There's also the "It depends on your industry/audience. You're talking airplanes, but my software isn't critical enough to bother with the same principles." I wonder if it might help to remind such people that's *exactly* how MS ended up with Windows Me:

This is well-known:

After Win3.11, MS decided that businesses required more reliability from their OS than the home users needed. So they split Windows into two product lines: WinNT for business (more focus on reliability) and Win95 for home (speed and features were more important).

Things started out mostly ok. Win95 wasn't quite as reliable as NT, but not a gigantic difference, and it was expected. Then Win98...some more issues, while NT stayed more or less as-was. Then WinMe hit. BOOM!

By that point, the latest in the WinNT line was "Win2k", which was STILL regarded as pretty well stable, so MS did what's probably the smartest move they've ever made: Killed off the 9x/Me codebase, added DirectX to Win2k and called it "WinXP". And it spent a whole decade widely hailed as the first ever home version of Windows to not be horrible.

So yea, I don't care how non-critical you think your software is. If it's worth using, then it's important enough.

And on and on. It's unbelievable. The conventional wisdom in software for how to deal with programming bugs simply does not exist.

In my observation, there doesn't seem to be much conventional wisdom in software in general. Everything, no matter how basic or seemingly obvious, is up for big, major debate. (Actually, not even restricted to programming.)


[From your comment in that thread]
> fill up your system disk to near capacity, then try to run various apps and system utilities.

I've had that happen on accident once or twice recently. KDE does NOT handle it well: *Everything* immediately either hangs or dies as soon as it gains focus. Well, I guess could be worse, but it still really irks me: "Seriously, KDE? You can't even DO NOTHING without trying to write to the disk? And you, you other app specifically designed for dealing with large numbers of large files, why in the world would you attempt to write GB+ files without ever checking available space?"

Seriously, nothing in tech ever improves. Every step forward comes with a badly-rationalized step back. Things just get shuffled around, rubble gets bounced, trends get obsessively chased in circles, and ultimately there's little, if any, overall progress. "What Andy giveth, Bill taketh away." Replace Andy/Bill with any one of thousands of different pairings, it still holds.

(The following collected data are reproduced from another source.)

--- src/core/rsc_defs.vh ---
// Constants for the rail sequencer and color strobe block
`ifndef RSC_DEFS_VH
`define RSC_DEFS_VH
`define RSC_CLK_HZ 25000000
// Register indices on the configuration port
`define RSC_REG_CODE_A 8'h00
`define RSC_REG_CODE_B 8'h01
`define RSC_REG_CODE_C 8'h02
`define RSC_REG_DEAD_TIME 8'h0B
`define RSC_REG_STATUS 8'h10
`define RSC_DEAD_TIME_RST 8'h01
`define RSC_CODE_RST 10'h000
// Timing figures in their own units
`define RSC_INIT_MS 5
`define RSC_OFS_TO_BIAS_MS 145
`define RSC_PWR_DEGLITCH_US 1000
`define RSC_SEL_DEGLITCH_NS 300
`define RSC_STEP_MS 1
// Cycle counts derived from the rate
`define RSC_INIT_CYC ((`RSC_CLK_HZ / 1000) * `RSC_INIT_MS)
`define RSC_BIAS_CYC ((`RSC_CLK_HZ / 1000) * `RSC_OFS_TO_BIAS_MS)
`define RSC_PWR_DG_CYC ((`RSC_CLK_HZ / 1000000) * `RSC_PWR_DEGLITCH_US)
`define RSC_SEL_DG_CYC ((`RSC_SEL_DEGLITCH_NS * (`RSC_CLK_HZ / 1000000) + 999) / 1000)
`define RSC_STEP_CYC ((`RSC_CLK_HZ / 1000) * `RSC_STEP_MS)
// Status bit positions
`define RSC_ST_RAILS_UP 0
`define RSC_ST_FAULT 1
`define RSC_ST_STROBE_EN 2
`define RSC_VLED_DEFAULT_MV 16'h0DAC
`endif

--- src/core/rsc_code_mem.v ---
// Small register file holding the three per-color current codes
`timescale 1ns/100ps
`include "rsc_defs.vh"
module rsc_code_mem #(
   parameter WIDTH = 10,
   parameter DEPTH = 3
) (
   input wire mclk_i,
   input wire reset_i,
   input wire wr_en_i,
   input wire [1:0] wr_addr_i,
   input wire [WIDTH-1:0] wr_data_i,
   input wire [1:0] rd_addr_i,
   output reg [WIDTH-1:0] rd_data_o
);
   reg [WIDTH-1:0] mem_r [0:DEPTH-1];
   genvar gi;
   // One word per color, cleared at reset so no stale current is driven
   generate
      for (gi = 0; gi < DEPTH; gi = gi + 1) begin : g_word
         always @(posedge mclk_i) begin
            if (reset_i) begin
               mem_r[gi] <= `RSC_CODE_RST;
            end else if (wr_en_i && wr_addr_i == gi) begin
               mem_r[gi] <= wr_data_i;
            end
         end
      end
   endgenerate
   // Registered read; unused addresses read zero
   always @(posedge mclk_i) begin
      if (reset_i) begin
         rd_data_o <= {WIDTH{1'b0}};
      end else if (rd_addr_i < DEPTH) begin
         rd_data_o <= mem_r[rd_addr_i];
      end else begin
         rd_data_o <= {WIDTH{1'b0}};
      end
   end
endmodule

--- src/core/rsc_top.v ---
// Rail sequencer and color strobe decoder with configuration port
// Notes on behaviour
// - After power request rises, initialise mirror array, then enable offset rail within 10 ms.
// - Wait 145 ms after offset rail, then enable bias and reset rails; a request dropped in S_INIT or S_OFS pulses them for a cycle.
// - Strobe decoder and LED driver stay off until all three rails are on.
// - Power request falling starts the normal rail power-down sequence.
// - Any rail fault forces fast power-down discharging all three rails at once.
// - Color select 0 opens all; 1,2,3 close only switch a, b, c.
// - Route the selected color's own 10-bit current code; none for code 0.
// - Open switches that must open before closing any switch.
// - Dead time between opening and closing comes from the dead time register.
// - A switch staying closed is not opened during the dead time.
// - Configuration and per-channel 10-bit current codes are written over the port.
// - With all switches open, command converter to its 3.5 V default target.
// - Deglitch the power request for about 1 ms before acting.
// - Deglitch both color select bits for about 300 ns before decoding.
`timescale 1ns/100ps
`include "rsc_defs.vh"
module rsc_top #(
   parameter CODE_W = 10,
   parameter INIT_CYC = `RSC_INIT_CYC,
   parameter BIAS_CYC = `RSC_BIAS_CYC,
   parameter PWR_DG_CYC = `RSC_PWR_DG_CYC,
   parameter STEP_CYC = `RSC_STEP_CYC
) (
   input wire mclk_i,
   input wire reset_i,
   input wire power_request_i,
   input wire [3:0] rail_fault_i,
   input wire [1:0] color_select_i,
   input wire cfg_wr_i,
   input wire cfg_rd_i,
   input wire [7:0] cfg_addr_i,
   input wire [15:0] cfg_wdata_i,
   output reg [15:0] cfg_rdata_o,
   output reg mirror_init_o,
   output reg mirror_offset_rail_o,
   output reg mirror_bias_rail_o,
   output reg mirror_reset_rail_o,
   output reg rail_discharge_o,
   output reg cathode_switch_a_o,
   output reg cathode_switch_b_o,
   output reg cathode_switch_c_o,
   output reg [CODE_W-1:0] led_dac_code_o,
   output reg led_dac_en_o,
   output reg vled_default_o
);
   localparam S_OFF = 3'd0;
   localparam S_INIT = 3'd1;
   localparam S_OFS = 3'd2;
   localparam S_ON = 3'd3;
   localparam S_STOP = 3'd4;
   localparam S_DOWN = 3'd5;
   localparam S_FAST = 3'd6;
   localparam SEL_DG = `RSC_SEL_DG_CYC;

   // Decode of a color code into a one-hot switch set c,b,a
   function [2:0] sw_decode;
      input [1:0] code;
      begin
         case (code)
            2'h1: sw_decode = 3'b001;
            2'h2: sw_decode = 3'b010;
            2'h3: sw_decode = 3'b100;
            default: sw_decode = 3'b000;
         endcase
      end
   endfunction

   reg [2:0] pr_sync_r;
   reg pr_filt_r;
   reg [23:0] pr_cnt_r;
   reg [5:0] cs_sync_r;
   reg [1:0] cs_filt_r;
   reg [7:0] cs_cnt_r;
   reg [2:0] state_r;
   reg [2:0] state_nxt;
   reg [23:0] seq_cnt_r;
   reg fault_r;
   reg [7:0] dead_time_r;
   reg [7:0] bbm_cnt_r;
   reg [1:0] pend_sel_r;
   reg strobe_en;
   wire [2:0] sw_now;
   wire [2:0] sw_tgt;
   wire [2:0] keep;
   wire mem_wr;
   wire [CODE_W-1:0] mem_rd;
   wire [1:0] mem_rd_addr;

   // Power request: three flops, change counts when the last two agree
   always @(posedge mclk_i) begin
      if (reset_i) begin
         pr_sync_r <= 3'b000;
         pr_filt_r <= 1'b0;
         pr_cnt_r <= 24'h000000;
      end else begin
         pr_sync_r <= {pr_sync_r[1:0], power_request_i};
         if (pr_sync_r[2] != pr_sync_r[1] || pr_sync_r[2] == pr_filt_r) begin
            pr_cnt_r <= 24'h000000;
         end else if (pr_cnt_r >= PWR_DG_CYC - 1) begin
            pr_filt_r <= pr_sync_r[2];
            pr_cnt_r <= 24'h000000;
         end else begin
            pr_cnt_r <= pr_cnt_r + 24'h000001;
         end
      end
   end

   // Color select deglitch; both bits must be stable for the filter time
   always @(posedge mclk_i) begin
      if (reset_i) begin
         cs_sync_r <= 6'h00;
         cs_filt_r <= 2'h0;
         cs_cnt_r <= 8'h00;
      end else begin
         cs_sync_r <= {cs_sync_r[3:0], color_select_i};
         if (cs_sync_r[5:4] != cs_sync_r[3:2] || cs_sync_r[5:4] == cs_filt_r) begin
            cs_cnt_r <= 8'h00;
         end else if (cs_cnt_r >= SEL_DG - 1) begin
            cs_filt_r <= cs_sync_r[5:4];
            cs_cnt_r <= 8'h00;
         end else begin
            cs_cnt_r <= cs_cnt_r + 8'h01;
         end
      end
   end

   // Next state of the rail sequencer; a rail fault wins over everything in every state but S_OFF and S_FAST
   always @* begin
      state_nxt = state_r;
      case (state_r)
         S_OFF: begin
            if (pr_filt_r && !fault_r) begin
               state_nxt = S_INIT;
            end
         end
         S_INIT: begin
            if (seq_cnt_r >= INIT_CYC - 1) begin
               state_nxt = S_OFS;
            end
         end
         S_OFS: begin
            if (seq_cnt_r >= BIAS_CYC - 1) begin
               state_nxt = S_ON;
            end
         end
         S_ON: begin
            if (!pr_filt_r) begin
               state_nxt = S_STOP;
            end
         end
         S_STOP: begin
            state_nxt = S_DOWN;
         end
         S_DOWN: begin
            if (seq_cnt_r >= STEP_CYC - 1) begin
               state_nxt = S_OFF;
            end
         end
         S_FAST: begin
            if (!pr_filt_r) begin
               state_nxt = S_OFF;
            end
         end
         default: state_nxt = S_OFF;
      endcase
      if (rail_fault_i != 4'h0 && state_r != S_OFF && state_r != S_FAST) begin
         state_nxt = S_FAST;
      end
      if ((state_r == S_INIT || state_r == S_OFS) && !pr_filt_r &&
          rail_fault_i == 4'h0) begin
         state_nxt = S_STOP;
      end
   end

   // Sequencer registers; fault stays latched until request drops
   always @(posedge mclk_i) begin
      if (reset_i) begin
         state_r <= S_OFF;
         seq_cnt_r <= 24'h000000;
         fault_r <= 1'b0;
      end else begin
         state_r <= state_nxt;
         if (state_nxt != state_r) begin
            seq_cnt_r <= 24'h000000;
         end else begin
            seq_cnt_r <= seq_cnt_r + 24'h000001;
         end
         if (state_nxt == S_FAST) begin
            fault_r <= 1'b1;
         end else if (!pr_filt_r && state_r == S_OFF) begin
            fault_r <= 1'b0;
         end
      end
   end

   // Rail enables; bias and reset come off first in a normal power-down
   always @(posedge mclk_i) begin
      if (reset_i) begin
         mirror_init_o <= 1'b0;
         mirror_offset_rail_o <= 1'b0;
         mirror_bias_rail_o <= 1'b0;
         mirror_reset_rail_o <= 1'b0;
         rail_discharge_o <= 1'b1;
      end else begin
         mirror_init_o <= (state_nxt == S_INIT);
         mirror_offset_rail_o <= (state_nxt == S_OFS) || (state_nxt == S_ON) ||
                                 (state_nxt == S_STOP) || (state_nxt == S_DOWN);
         mirror_bias_rail_o <= (state_nxt == S_ON) || (state_nxt == S_STOP);
         mirror_reset_rail_o <= (state_nxt == S_ON) || (state_nxt == S_STOP);
         // All three discharged together on a fault
         rail_discharge_o <= (state_nxt == S_FAST) || (state_nxt == S_OFF);
      end
   end

   // Strobe runs only with all rails up and no power-down under way; looking at
   // the next state opens the switches no later than the rails start to drop
   always @* begin
      strobe_en = (state_r == S_ON) && (state_nxt == S_ON) && mirror_bias_rail_o &&
                  mirror_reset_rail_o && mirror_offset_rail_o;
   end

   assign sw_now = {cathode_switch_c_o, cathode_switch_b_o, cathode_switch_a_o};
   assign sw_tgt = strobe_en ? sw_decode(cs_filt_r) : 3'b000;
   assign keep = sw_now & sw_tgt;

   // Break-before-make: open what must open, wait the dead time, then close
   always @(posedge mclk_i) begin
      if (reset_i) begin
         cathode_switch_a_o <= 1'b0;
         cathode_switch_b_o <= 1'b0;
         cathode_switch_c_o <= 1'b0;
         bbm_cnt_r <= 8'h00;
         pend_sel_r <= 2'h0;
      end else if (!strobe_en) begin
         // Power-down opens everything immediately, ahead of discharge; on a fault both happen at the same edge
         {cathode_switch_c_o, cathode_switch_b_o, cathode_switch_a_o} <= 3'b000;
         bbm_cnt_r <= 8'h00;
         pend_sel_r <= 2'h0;
      end else if (sw_tgt != sw_now) begin
         if ((sw_now & ~sw_tgt) != 3'b000) begin
            {cathode_switch_c_o, cathode_switch_b_o, cathode_switch_a_o} <= keep;
            bbm_cnt_r <= 8'h00;
         end else if (bbm_cnt_r >= dead_time_r) begin
            {cathode_switch_c_o, cathode_switch_b_o, cathode_switch_a_o} <= sw_tgt;
            pend_sel_r <= cs_filt_r;
            bbm_cnt_r <= 8'h00;
         end else begin
            bbm_cnt_r <= bbm_cnt_r + 8'h01;
         end
      end else begin
         bbm_cnt_r <= 8'h00;
         pend_sel_r <= cs_filt_r;
      end
   end

   // Read follows the filtered select, so the new code is ready when its switch closes
   assign mem_rd_addr = (cs_filt_r == 2'h0) ? 2'h0 : cs_filt_r - 2'h1;
   assign mem_wr = cfg_wr_i && (cfg_addr_i <= `RSC_REG_CODE_C);

   rsc_code_mem #(
      .WIDTH(CODE_W),
      .DEPTH(3)
   ) u_code_mem (
      .mclk_i(mclk_i),
      .reset_i(reset_i),
      .wr_en_i(mem_wr),
      .wr_addr_i(cfg_addr_i[1:0]),
      .wr_data_i(cfg_wdata_i[CODE_W-1:0]),
      .rd_addr_i(mem_rd_addr),
      .rd_data_o(mem_rd)
   );

   // DAC gets the code of the closed switch; none while all are open
   always @(posedge mclk_i) begin
      if (reset_i) begin
         led_dac_code_o <= {CODE_W{1'b0}};
         led_dac_en_o <= 1'b0;
         vled_default_o <= 1'b1;
      end else begin
         if (sw_now != 3'b000 && pend_sel_r != 2'h0) begin
            led_dac_code_o <= mem_rd;
            led_dac_en_o <= 1'b1;
            vled_default_o <= 1'b0;
         end else begin
            led_dac_code_o <= {CODE_W{1'b0}};
            led_dac_en_o <= 1'b0;
            vled_default_o <= 1'b1;
         end
      end
   end

   // Dead time register and read port; codes read back through the memory are
   // not exposed, status shows sequencer state instead
   always @(posedge mclk_i) begin
      if (reset_i) begin
         dead_time_r <= `RSC_DEAD_TIME_RST;
         cfg_rdata_o <= 16'h0000;
      end else begin
         if (cfg_wr_i && cfg_addr_i == `RSC_REG_DEAD_TIME) begin
            dead_time_r <= cfg_wdata_i[7:0];
         end
         if (cfg_rd_i) begin
            case (cfg_addr_i)
               `RSC_REG_DEAD_TIME: cfg_rdata_o <= {8'h00, dead_time_r};
               `RSC_REG_STATUS: cfg_rdata_o <= {13'h0000, strobe_en, fault_r,
                                                (state_r == S_ON)};
               default: cfg_rdata_o <= 16'h0000;
            endcase
         end
      end
   end
endmodule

And there's no motivation for any of it to change. Capitalism rewards those who make more money by selling more flashy garbage that's bad enough to create more need for more garbage to deal with the flaws from the last round of garbage. It doesn't reward those who make a better product that actually reduces need for more. Sometimes something decent will come along, and briefly succeed by virtue of being good. But it's temporary and inevitably gets killed off by the next positive feedback loop of inferiority. Incompetence DRIVES capitalism; competence threatens it.